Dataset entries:
- - - -

===== src/rtl/pwm_duty_decoder.sv =====
// ---------------------------------------------------------------------------
// pwm_duty_decoder
//   Receive-side decoder for a PWM line. The asynchronous input is passed
//   through a synchronizer. For each period, the block measures the number of
//   cycles from one rising edge to the next, and how many of those cycles were
//   high. Each finished measurement is posted with a one-cycle valid strobe.
//   If no rising edge arrives within TIMEOUT cycles, the line is flagged as
//   stuck, and the level it is stuck at is recorded.
//
// Parameters
//   CNT_W        width of the internal counters and of the result outputs
//   SYNC_STAGES  depth of the input synchronizer (must be 2 or more)
//   TIMEOUT      cycles without a rising edge before stuck is raised
//
// Ports
//   clk          system clock
//   rst          synchronous reset, active high
//   en           measurement enable
//   pwm_in       asynchronous PWM input
//   period_cnt   cycles in the last full period (rise to next rise)
//   high_cnt     cycles the synchronized line was high within that period
//   meas_valid   one-cycle pulse: period_cnt/high_cnt were just updated
//   stuck        no rising edge has been seen for TIMEOUT cycles
//   stuck_level  synchronized line level at the moment stuck was raised
// ---------------------------------------------------------------------------
module pwm_duty_decoder #(
  parameter int unsigned CNT_W       = 8,
  parameter int unsigned SYNC_STAGES = 2,
  parameter int unsigned TIMEOUT     = 255
) (
  input  logic             clk,
  input  logic             rst,
  input  logic             en,
  input  logic             pwm_in,
  output logic [CNT_W-1:0] period_cnt,
  output logic [CNT_W-1:0] high_cnt,
  output logic             meas_valid,
  output logic             stuck,
  output logic             stuck_level
);

  localparam logic [CNT_W-1:0] TIMEOUT_C = CNT_W'(TIMEOUT);
  localparam logic [CNT_W-1:0] ONE_C     = CNT_W'(1);

  typedef enum logic [1:0] {
    IDLE = 2'd0,
    ARM  = 2'd1,
    MEAS = 2'd2
  } state_t;

  state_t state_q, state_d;

  logic [SYNC_STAGES-1:0] sync_q;
  logic                   s;
  logic                   s_d;
  logic                   rise;

  logic [CNT_W-1:0] ctr_q, ctr_d;
  logic [CNT_W-1:0] hctr_q, hctr_d;
  logic [CNT_W-1:0] period_d, high_d;
  logic             valid_d, stuck_d, level_d;
  logic             timeout_hit;

  // Input synchronizer plus one-cycle delay for edge detection
  always_ff @(posedge clk) begin
    if (rst) begin
      sync_q <= '0;
      s_d    <= 1'b0;
    end else begin
      sync_q <= {sync_q[SYNC_STAGES-2:0], pwm_in};
      s_d    <= s;
    end
  end

  assign s           = sync_q[SYNC_STAGES-1];
  assign rise        = s & ~s_d;
  assign timeout_hit = (ctr_q == TIMEOUT_C);

  // State register
  always_ff @(posedge clk) begin
    if (rst) begin
      state_q <= IDLE;
    end else begin
      state_q <= state_d;
    end
  end

  // Next-state, counter and result logic
  always_comb begin
    state_d  = state_q;
    ctr_d    = ctr_q;
    hctr_d   = hctr_q;
    period_d = period_cnt;
    high_d   = high_cnt;
    valid_d  = 1'b0;
    stuck_d  = stuck;
    level_d  = stuck_level;

    if (!en) begin
      // Dropping enable abandons any partial measurement and clears stuck.
      // The last published results are kept.
      state_d = IDLE;
      ctr_d   = '0;
      hctr_d  = '0;
      stuck_d = 1'b0;
    end else begin
      unique case (state_q)
        IDLE: begin
          state_d = ARM;
          ctr_d   = '0;
          hctr_d  = '0;
          stuck_d = 1'b0;
        end

        // Throw away the partial period that is in progress; the first
        // rise only starts a measurement.
        ARM: begin
          if (rise) begin
            state_d = MEAS;
            ctr_d   = ONE_C;
            hctr_d  = ONE_C;
          end else if (timeout_hit) begin
            stuck_d = 1'b1;
            level_d = s;
            ctr_d   = '0;
          end else begin
            ctr_d = ctr_q + ONE_C;
          end
        end

        // A rise takes priority over a timeout that lands on the same
        // cycle, so a period of exactly TIMEOUT is still published.
        MEAS: begin
          if (rise) begin
            period_d = ctr_q;
            high_d   = hctr_q;
            valid_d  = 1'b1;
            stuck_d  = 1'b0;
            ctr_d    = ONE_C;
            hctr_d   = ONE_C;
          end else if (timeout_hit) begin
            stuck_d = 1'b1;
            level_d = s;
            ctr_d   = '0;
            hctr_d  = '0;
            state_d = ARM;
          end else begin
            ctr_d  = ctr_q + ONE_C;
            hctr_d = hctr_q + CNT_W'(s);
          end
        end

        default: begin
          state_d = IDLE;
          ctr_d   = '0;
          hctr_d  = '0;
        end
      endcase
    end
  end

  // Counter and output registers
  always_ff @(posedge clk) begin
    if (rst) begin
      ctr_q       <= '0;
      hctr_q      <= '0;
      period_cnt  <= '0;
      high_cnt    <= '0;
      meas_valid  <= 1'b0;
      stuck       <= 1'b0;
      stuck_level <= 1'b0;
    end else begin
      ctr_q       <= ctr_d;
      hctr_q      <= hctr_d;
      period_cnt  <= period_d;
      high_cnt    <= high_d;
      meas_valid  <= valid_d;
      stuck       <= stuck_d;
      stuck_level <= level_d;
    end
  end

endmodule

===== config.mk =====
export PLATFORM = sky130hd
export DESIGN_NAME = pwm_duty_decoder
export DESIGN_NICKNAME = d
export VERILOG_FILES = /design/src/rtl/pwm_duty_decoder.sv
export SDC_FILE = /design/constraint.sdc
export NUM_CORES = 1
export LEC_CHECK = 0
export ABC_CLOCK_PERIOD_IN_PS = 1500
export CELL_PAD_IN_SITES_DETAIL_PLACEMENT = 1
export CELL_PAD_IN_SITES_GLOBAL_PLACEMENT = 2
export CORE_MARGIN = 2
export CORE_UTILIZATION = 25
export CTS_CLUSTER_DIAMETER = 50
export CTS_CLUSTER_SIZE = 25
export DETAILED_ROUTE_END_ITERATION = 16
export DONT_BUFFER_PORTS = 1
export GPL_ROUTABILITY_DRIVEN = 0
export PLACE_DENSITY = 0.61
export SYNTH_ARGS = -nofsm -noshare
export SYNTH_HDL_FRONTEND = slang
export SYNTH_SLANG_ARGS = --single-unit

===== constraint.sdc =====
create_clock -name clk -period 1.5 [get_ports clk]
set_clock_uncertainty 0.05 [all_clocks]
set_input_delay 0.3 -clock clk [delete_from_list [all_inputs] [get_ports clk]]
set_output_delay 0.3 -clock clk [all_outputs]
set_load 0.005 [all_outputs]

* After elaboration in Yosys (flattened, before gate mapping)
Cells that the tools add are included.
Operators by class: add/subtract/negate cells 2, equality and inequality tests 7, reduce and logical (&&, ||, !) cells 11, mux-type cells 15, bitwise gates (word level) 6
Operators by type and width (number):
- $mux 8 | 3
- $pmux 8 s2 | 1
- $add 8x1->8 | 1
- $add 8x1->8 const B | 1
- $eq 8x8->1 const B | 1
- $ne 2x2->1 const B | 4
- $mux 1 | 6
- $mux 2 | 3
- $pmux 2 s3 | 1
- $reduce_and 3->1 | 2
- $reduce_or 3->1 | 2
- $not 1->1 | 5
- $reduce_or 5->1 | 1
- $reduce_and 4->1 | 1
- $reduce_or 2->1 | 2
- $pmux 1 s3 | 1
- $reduce_bool 3->1 | 1
- $eq 2x1->1 const B | 1
- $eq 2x2->1 const B | 1
- $logic_not 2->1 | 1
- $reduce_and 2->1 | 1
- $and 1x1->1 | 1
Word-level totals: word-level logic and storage cells 52, output and inout bits 19, input port bits 4, register bits after elaboration 40

* Depth between registers and ports, before layout
depth in word-level cells 4, depth in mapped cells 7, mapped depth without buffers 6

* Worst setup path before layout
No wires, ideal clock.
path type flip-flop to flip-flop, from register state_q[0], to register hctr_q[6], slack -0.119 ns, buffers on the path 1, arrival 1.494 ns, data required time 1.375 ns, setup time 0.075 ns, period minus slack after synthesis 1.619 ns, cell stages (with the launch flop) 7, path through dfxtp_1 inv_1 ha_1 clkbuf_1 nand3_1 or3_1 o22ai_1
On the way: word-level cells in the longest chain between the ends 2, elaborated cells between the ends (all ways) 4, classes of those cells 3 x eq/ne; 1 x mux
Ends and longest elaborated chain:
- from (decl) | RTL line 51 | state_t state_q, state_d;
- from (signal assigned) | RTL line 84 | state_q <= state_d;
- $eq 2x2->1 / $eq 2x1->1 (equally long branches) | RTL line 107 | unique case (state_q)
- $pmux 8 s2 / $ne 2x2->1 (equally long branches)
- to (signal assigned) | RTL line 174 | hctr_q <= hctr_d;
- to (decl) | RTL line 59 | logic [CNT_W-1:0] hctr_q, hctr_d;
Several ways; a longest one is shown, not always the timed one. A chain may end at the register's enable or synchronous reset.

* Final worst setup path
from register sync_q[1], to register hctr_q[5]
On the way: word-level cells in the longest chain between the ends 4, elaborated cells between the ends (all ways) 6, classes of those cells 1 x add/sub; 1 x eq/ne; 3 x mux; 1 x bitwise
Ends and longest elaborated chain:
- from (decl) | RTL line 53 | logic [SYNC_STAGES-1:0] sync_q;
- from (signal assigned) | RTL line 70 | sync_q <= {sync_q[SYNC_STAGES-2:0], pwm_in};
- $add 8x1->8 | RTL line 149 | hctr_d = hctr_q + CNT_W'(s);
- $mux 8 | RTL line 141 | end else if (timeout_hit) begin
- $mux 8 | RTL line 134 | if (rise) begin
- $pmux 8 s2 | RTL line 107
Several ways; a longest one is shown, not always the timed one.

==> results.txt <==
Status -> complete, but fails checks
Failing checks -> setup timing
Measured slew at the worst slew-check pin -> 0.343 ns
CTS max path bufs -> 2
Crit path launch type -> register
Top FF cell, synth -> dfxtp_1
YS warnings -> 0
GRT overflow -> 0
Worst Path Arrival -> 1.72 ns
Post-route setup slack -> -0.0406 ns
Post-synth top cells -> 46 x nand2_1, 40 x dfxtp_1, 20 x a21oi_1, 15 x nor2_1, 10 x nand3_1
Asr flop ratio synth -> 0%
Vias per cell -> 4.60
Fin cells -> 346
Syn Area/Cell -> 8.31 sq um
Slew headroom -> 77.1%
Antenna-violating nets left -> 0
Initial DRC Count -> 63
Die Y -> 88.2 um
Path type of the worst setup path -> reg -> reg
Synthesized cell area -> 1770 sq um
Cells along the critical path -> ha_4 -> nand3_2 -> or2_1 -> or4_1 -> a31oi_1
Unrepaired setup endpoints after global routing -> yes
Nets -> 261
Fin util -> 35.0%
Drt wl/cell -> 15.2 um
Clock Latency Late Sink -> 0.30 ns
Seq cells post-synth -> 40
Final instance area -> 2390 sq um
Worst endpoint required time -> 1.68 ns
Post-DP HPWL -> 3590 um
Cell Area, Placed -> 2150 sq um
Top-count cell post-synth -> nand2_1
Final setup vio count -> 1
Htree depth -> 2
Clock sinks -> 40
Placed cells -> 332
Core ar. -> 6830 sq um
GR Util All Layers -> 13.9%
Clock slew at reported path FFs -> 0.09 ns
Row cnt -> 30
Final wirelength -> 5260 um
Leakage power -> 0.870 nW
Critical path fanouts, max -> 4
Peak VDD IR -> 0.358 mV
Buf/Inv on CP -> 0
Sequential element share of the synthesized area -> 45.2%
Die ar. -> 7770 sq um
CTS tree -> done
Top cell type by total area after synthesis -> dfxtp_1
Initial antenna violation count -> 0
Initial core utilization -> 25.9%
Final Critical Period -> 1.54 ns
Design Power -> 1.93 mW
Fill count -> 834
CTS Buf Count -> 5
Largest net degree at the start of global routing -> 23
P per Cell Area -> 805 nW/um^2
DR pass1 iterations -> 4
Hold Worst Slack -> 0.0107 ns
Layout cells sized above 1 -> 28.8%
Largest delay share family, worst path -> simple AND/OR/NAND/NOR gates
Final period util -> 103%
Crit-path max cell delay -> 0.47 ns
Number of diodes -> 0
Post-synth cell types -> 40
Io pins -> 23
Max cap viols -> 0
Die W -> 88.2 um
Max Slew Vio Count -> 0
Worst setup EP type -> register
First-pass GRT wire length -> 8240 um
Final Hold Viols -> 0
Total nets after synthesis -> 225
Clock Tree Root -> clkbuf_8
Port-buffer cells -> 0
Worst hold path type -> in -> reg
Fmax -> 649 MHz
DRC violations left -> 0
Via count -> 1590
Syn Inst Count -> 213
Largest cells by area after synthesis -> dfxtp_1 45%, nand2_1 9.8%, a21oi_1 5.7%, ha_1 5.7%, nor2_1 3.2%
Vias in the first global route -> 1632
CP max-delay cell -> or4_1
Post-synth EDFFs -> 0
Post-synth top area share -> 45.2%
Synth-to-Final Area Change -> 35.1%
-- kinds of logic after synthesis --
kind of cell | share of synthesized area, %
AO/OA/AOI/OAI | 12.7
flip-flops | 45.2
adder cells (fa/ha/maj) | 5.65
buffers and inverters | 3.39
multiplexers | 1.20
AND/OR/NAND/NOR | 28.3
XOR/XNOR | 3.46
-- timing repair --
action	in CTS	in global routing
gates cloned	0	0
endpoints found under the hold margin	1	2
pin swaps	3	9
setup buffers	4	1
hold buffers	1	1
resized for setup	14	12
endpoints found under the setup margin	20	28
-- worst paths after layout --
| check | depth (start not counted) | slack (ns) | endpoint | start |
|---|---|---|---|---|
| worst max-delay path | 5 | -0.04 | hctr_q[5]$_SDFFE_PP0P_ | sync_q[1]$_SDFF_PP0_ |
| worst min-delay path | 1 | 0.01 | sync_q[1]$_SDFF_PP0_ | rst |
| worst max register to register | 5 | -0.04 | hctr_q[5]$_SDFFE_PP0P_ | sync_q[1]$_SDFF_PP0_ |
| worst min register to register | 1 | 0.39 | sync_q[1]$_SDFF_PP0_ | sync_q[0]$_SDFF_PP0_ |
-- layer usage --
metal | vias to the layer above | GRT usage (%) | share of wire (%)
met5 | - | 0 | 0
met4 | 0 | 3.31 | 0.57
met3 | 4 | 3.30 | 3.5
met2 | 23 | 21.9 | 46
met1 | 758 | 19.2 | 50
li1 | 805 | - | -
-- flip-flops by register name, summed over array words and instances, names as in the netlist --
signal / flops
high_cnt: 8
period_cnt: 8
hctr_q: 8
stuck_level: 1
sync_q: 2
meas_valid: 1
s_d: 1
ctr_q: 8
state_q: 2
stuck: 1
-- report_power, final --
| part | switching, mW | internal, mW |
|---|---|---|
| clock network | 0.417 | 0.325 |
| registers | 0.00529 | 1.06 |
| logic | 0.0590 | 0.0551 |
| total | 0.481 | 1.44 |
-- final cells by class --
type	count	area, sq um	area share [%]
sequential	40	815	34.1
multi-input combinational	158	1020	42.9
inverter	3	11.3	0.471
clock inverter	3	18.8	0.785
timing repair buffer	41	333	13.9
clock buffer	5	68.8	2.88
tap	96	120	5.02
-- through the flow --
stage / setup WS, ns / setup TNS [ns]
finish: -0.0406 / -0.0406
global route: -0.0861 / -0.272
CTS: -0.0651 / -0.0750
detailed placement: -0.188 / -1.83
global placement: -0.108 / -0.811
floorplan: -0.0294 / -0.0587
-- cell usage in the layout (no fill, tap or decap), types with 2 or more instances in the layout --
master and n:
nand2b_1 2, nand3_1 9, clkinv_2 2, dlygate4sd3_1 2, and3_1 3, xnor2_1 2
xor2_1 5, a21oi_1 20, a31oi_1 4, nand4_1 6, buf_6 2, nand2_1 46
dfxtp_1 33, o21a_1 2, or3_1 2, nor2_1 15, nand4b_1 3, clkbuf_8 5
buf_4 36, inv_2 2, dfxtp_2 5, o21ai_0 2, dfxtp_4 2, ha_4 5
nor2b_1 5, ha_1 3
Power figures use the tool's default switching activity.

- - - -

→ What the task requires
When you reach the line containing "met2 | 23 | 21.9 | 46" in the data above, start copying exactly, and stop after the line containing "floorplan: -0.0294 / -0.0587".

→ Solution for this problem
met2 | 23 | 21.9 | 46
met1 | 758 | 19.2 | 50
li1 | 805 | - | -
-- flip-flops by register name, summed over array words and instances, names as in the netlist --
signal / flops
high_cnt: 8
period_cnt: 8
hctr_q: 8
stuck_level: 1
sync_q: 2
meas_valid: 1
s_d: 1
ctr_q: 8
state_q: 2
stuck: 1
-- report_power, final --
| part | switching, mW | internal, mW |
|---|---|---|
| clock network | 0.417 | 0.325 |
| registers | 0.00529 | 1.06 |
| logic | 0.0590 | 0.0551 |
| total | 0.481 | 1.44 |
-- final cells by class --
type	count	area, sq um	area share [%]
sequential	40	815	34.1
multi-input combinational	158	1020	42.9
inverter	3	11.3	0.471
clock inverter	3	18.8	0.785
timing repair buffer	41	333	13.9
clock buffer	5	68.8	2.88
tap	96	120	5.02
-- through the flow --
stage / setup WS, ns / setup TNS [ns]
finish: -0.0406 / -0.0406
global route: -0.0861 / -0.272
CTS: -0.0651 / -0.0750
detailed placement: -0.188 / -1.83
global placement: -0.108 / -0.811
floorplan: -0.0294 / -0.0587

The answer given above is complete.